Abstract

Abstract Background The aims of this study were to evaluate whether HPV infection has a prognostic role in patients with esophageal squamous cell carcinoma who underwent oncological treatment and also to correlate the heat shock proteins (Hsp) 90, 27 and 16.2 and growth hormone-releasing hormone receptor (GHRH-R) expression patterns of the pre-treatment tumor biopsies with the HPV status and with the oncological response. Methods Pre-treatment tumor biopsies of 74 patients with locally advanced esophageal squamous cell carcinoma were processed retrospectively. The presence of HPV was detected by chromogenic in situ hybridization. Hsp and GHRH-R expressions were determined using immunohistochemistry. Following neoadjuvant or definitive radiochemotherapy, the patients were restaged according to the Response Evaluation Criteria in Solid Tumors.
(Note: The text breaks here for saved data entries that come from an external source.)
==> src/design/ssd_pkg.sv <==
// Package for the shift-subtract unsigned divider.
// Holds the data width, the per-cell data record and the cell step function.
// No dependencies.
`timescale 1ns / 1ps
`default_nettype none

package ssd_pkg;

	localparam int DATA_WIDTH = 32;
	localparam int NUM_CELLS  = DATA_WIDTH;

	// Partial division carried from one cell to the next
	typedef struct packed {
		logic [DATA_WIDTH-1:0] rem;  // partial remainder, below den unless den is zero
		logic [DATA_WIDTH-1:0] num;  // dividend bits not yet taken in, MSB first
		logic [DATA_WIDTH-1:0] den;  // divisor
		logic [DATA_WIDTH-1:0] quo;  // quotient bits so far, shifted in at the LSB
		logic                  dz;   // divisor was zero
	} ssd_data_t;

	// One restoring step: take in the next dividend bit, subtract if it fits
	function automatic ssd_data_t ssd_step(input ssd_data_t d);
		logic [DATA_WIDTH:0] sh;
		logic [DATA_WIDTH:0] diff;
		logic                fits;
		ssd_data_t           r;
		sh   = {d.rem, d.num[DATA_WIDTH-1]};
		diff = sh - {1'b0, d.den};
		fits = (sh >= {1'b0, d.den});
		r     = d;
		r.rem = fits ? diff[DATA_WIDTH-1:0] : sh[DATA_WIDTH-1:0];
		r.num = {d.num[DATA_WIDTH-2:0], 1'b0};
		r.quo = {d.quo[DATA_WIDTH-2:0], fits};
		return r;
	endfunction

endpackage

`default_nettype wire

==> src/design/ssd_cell.sv <==
// One divider cell: a restoring step followed by its own register stage.
// Depends on ssd_pkg for the data record and the step function.
`timescale 1ns / 1ps
`default_nettype none

module ssd_cell
	import ssd_pkg::*;
(
	input  wire logic      clk,
	input  wire logic      arst_n,
	input  wire logic      up_valid,
	output logic           up_ready,
	input  wire ssd_data_t up_data,
	output logic           dn_valid,
	input  wire logic      dn_ready,
	output ssd_data_t      dn_data
);

	logic      valid_q;
	ssd_data_t data_q;

	// Cell can load when empty or when its content moves on this cycle
	assign up_ready = !valid_q || dn_ready;

	// Occupancy
	always_ff @(posedge clk or negedge arst_n) begin
		if (!arst_n) begin
			valid_q <= 1'b0;
		end else if (up_ready) begin
			valid_q <= up_valid;
		end
	end

	// Step result register
	always_ff @(posedge clk) begin
		if (up_ready && up_valid) begin
			data_q <= ssd_step(up_data);
		end
	end

	assign dn_valid = valid_q;
	assign dn_data  = data_q;

endmodule

`default_nettype wire

==> config.mk <==
export PLATFORM = sky130hd
export DESIGN_NAME = ssd_cell
export DESIGN_NICKNAME = d
export VERILOG_FILES = /design/src/design/ssd_pkg.sv /design/src/design/ssd_cell.sv
export SDC_FILE = /design/constraint.sdc
export NUM_CORES = 1
export LEC_CHECK = 0
export BUFFER_PORTS_ARGS = -buffer_cell sky130_fd_sc_hd__buf_2
export CAP_MARGIN = 20
export CORE_ASPECT_RATIO = 0.75
export CORE_MARGIN = 5
export CORE_UTILIZATION = 52
export DETAILED_ROUTE_END_ITERATION = 10
export PLACE_DENSITY = 0.86
export SLEW_MARGIN = 20
export SYNTH_ARGS = -nofsm -noshare
export SYNTH_HDL_FRONTEND = slang
export SYNTH_SLANG_ARGS = --single-unit
==> constraint.sdc <==
create_clock -name clk -period 7.7 [get_ports clk]
set_input_delay 0.385 -clock clk [delete_from_list [all_inputs] [get_ports clk]]
set_output_delay 0.385 -clock clk [all_outputs]
set_load 0.005 [all_outputs]
==> out/qor.csv <==
metric;value;unit
clk_pin_slew;60;ps
holdCritPathClass;input pin to flop;
num-fill-cells;837;
postSynthAreaPerCell;12.6;um^2
start_kind;input pin;
synthCells;493;
layout-drive-gt1-share;40.1;%
dr.pass1.iters;5;
crit_fanout;43;
cts_buffers;17;
p_per_area;241;nW/um^2
dp_hpwl;13000;um
async_reset_ff_share;0.775;%
post_cts_buffers;0;
synthDistinctLibCells;51;
yosys.area.top_type_share;61.7;%
synth_area;6230;um^2
track_usage;24.2;%
rsz0062_at_grt;no;
detail-route-antenna-nets;0;
setup_tns;0;ps
layout.nets;924;
slew_headroom;35.7;%
dieWidth;136;um
synth_top_cells_by_area;edfxtp_1 (62%), ha_1 (6.4%), a21oi_1 (4.3%), inv_1 (2.8%), xnor2_1 (2.3%);
layout_commonest_cell;buf_2;
remaining_drc_errors;0;
power_frac_comb;16.7;%
dieArea;14300;um^2
clockBufferDepth;2;
place.gp.congestion;0.911;
hold_slack;141;ps
die_y;105;um
initial_utilization;53.4;%
ir_worst_vdd;0.148;mV
internal_power;1.47;mW
r2r_cells;3;
startpoint;up_data[36];
cts_tree;done;
coreArea;11700;um^2
synth_edf_count;128;
grt-ovfl-total;0;
routed_wl;17300;um
antenna_found_initial;5;
power_switching_share;26.0;%
leakagePower;3.67;nW
crit_end;dn_data[111];
synth_seq_area_share;62.1;%
regArea;3870;um^2
r2r_start;dn_valid;
routedWlPerCell;18.4;um
finalCritPeriodShare;42.1;%
synth_top_area_cell;edfxtp_1;
crit_required;7870;ps
r2r-end;dn_data[24];
final-setup-viol-count;0;
regToRegSetupSlack;5300;ps
portBuffers;261;
fin_skew;7.01;ps
endpoint_kind;flop;
syn_to_final_growth;32.4;%
sequentialPowerShare;42.9;%
h-tree-depth;4;
synth-seq-cells;129;
critical_path_class;input pin to flop;
vias;4935;
yosys_warnings;0;
fmax;308;MHz
drv_cap;0;
period_needed;3240;ps
grt_pass1_wl;26600;um
fp-row-count;34;
final_cell_mix;buf_2 (261), edfxtp_1 (128), a21oi_1 (54);
ys.flop_type;edfxtp_1;
clkLatencyLatePin;410;ps
grt_max_degree;81;
p_switching;0.516;mW
clkPwrFrac;40.3;%
status;finished, final reports clean;
synthesis.nets;659;
drv_slew;0;
io_pins;264;
tightest_slew;964;ps
initialDrtViolationCount;418;
critical_path_arrival;3410;ps
cts.sinks;129;
routed_via_density;5.26;
cts-root-buf;clkbuf_16;
final-hold-violation-count;0;
grt_pass1_vias;5151;
multi_input_comb_area;2070;um^2
## metal layers
layer	routed length (um)	vias up	global-route usage [%]
met5	7	-	0
met1	6430	2291	26.6
met2	8750	244	41.7
li1	-	2358	-
met4	467	2	10.3
met3	1660	40	9.41
## timing repair
action                                 in CTS  in global routing
resized for setup                           0                  0
endpoints found under the hold margin       1                  0
hold buffers                                1                  0
## sequential cells by signal (all words and copies together), names as in the netlist
| name | flops |
|---|---|
| dn_data | 128 |
| dn_valid | 1 |
## worst min-delay path by stage
stage | cells past startpoint | slack, ps | startpoint | endpoint
global placement | 1 | 160 | arst_n | dn_valid
floorplan | 0 | 90 | arst_n | dn_valid
finish | 1 | 140 | up_data[72] | dn_data[73]
detailed placement | 1 | 170 | arst_n | dn_valid
global route | 1 | 120 | up_data[94] | dn_data[95]
CTS | 1 | 120 | up_data[72] | dn_data[73]
## stage by stage
stage          util, %  cell area (um^2)  worst slack [ps]  power [mW]  instances
3_5_place_dp      65.5              7630              4100        1.19        900
3_3_place_gp      65.5              7630              4180        1.18        900
4_1_cts           70.6              8230              4520        1.99        933
2_1_floorplan        -              6230              3700        1.07        493
5_1_grt           70.7              8240              4270        2.07        938
6_report          70.7              8240              4460        1.98        939
## critical path, cell delays in order
cell,delay (ps)
buf_2,90
inv_1,50
ha_1,360
o21ai_0,130
a21oi_1,370
a2111oi_0,180
nor2_1,420
a21o_1,220
o21a_2,330
buf_4,500
mux2_4,340
## cell usage after synthesis (all sizes together) (3+ instances only)
cell type,count
nand2b,9
edfxtp,128
xor2,10
a211oi,3
nor2,37
nor3,3
ha,32
inv,46
o21ai,21
a21oi,55
nand3,8
buf,12
mux2,8
clkbuf,6
nand2,24
o31ai,7
and2,4
xnor2,16
nand4,8
a2111oi,4
o21bai,5
a21o,8
o21a,6
## layout make-up
| cell class | instances | share of cell area [%] |
|---|---|---|
| sequential | 129 | 46.9 |
| multi-input combinational | 300 | 25.1 |
| timing repair buffer | 264 | 16.2 |
| clock buffer | 18 | 5.21 |
| tap | 162 | 2.46 |
| inverter | 46 | 2.09 |
| clock inverter | 14 | 1.87 |
| antenna | 6 | 0.182 |
## logic make-up (layout without fill, tap and decap cells)
kind of cell	Yosys count	after routing	synth area share, %
AOI/OAI and AO/OA	120	120	11.8
xor gates and xnor gates	26	26	3.66
adders and majority gates	33	33	6.75
buffers and inverters	64	342	4.68
DFF	129	129	62.1
muxes	10	10	2.25
other	1	7	0.0602
and+or+nand+nor	110	110	8.70
## power groups by stage
stage | clock [mW] | sequential [mW] | combinational, mW
after global placement | 0 | 0.863 | 0.315
after CTS | 0.809 | 0.852 | 0.331
after detailed placement | 0 | 0.865 | 0.326
after floorplan | 0 | 0.877 | 0.194
final | 0.800 | 0.851 | 0.332
after global routing | 0.847 | 0.855 | 0.367
(Power assumes the default switching activity.)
The correlation between the HPV status, response and Hsp and GHRH-R expressions were evaluated. Results Fourteen (19%) patients were HPV-positive. HPV-positive patients were more likely to respond poorly to multimodal therapy (71.4% were non-responders vs. 28.6% responders) and had shorter overall survival compared to HPV-negative patients (median survival of 6 months vs. 7 months), although the difference was not significant (Log Rank P = 0.898). A significantly higher number of HPV-positive patients expressed Hsp 90 and 16.2 at high levels (85.7% and 71.4%, respectively) than at low levels. Higher levels of Hsp expressions resulted in poorer response to therapy and worse overall survival. Conclusion We found that HPV infection resulted in poor response to therapy and decreased overall survival, and therefore proved to be a negative prognostic factor in patients with esophageal squamous cell carcinoma. There was a linear correlation between levels of Hsp 90 and 16.2 expression and HPV positivity. Disclosure All authors have declared no conflicts of interest.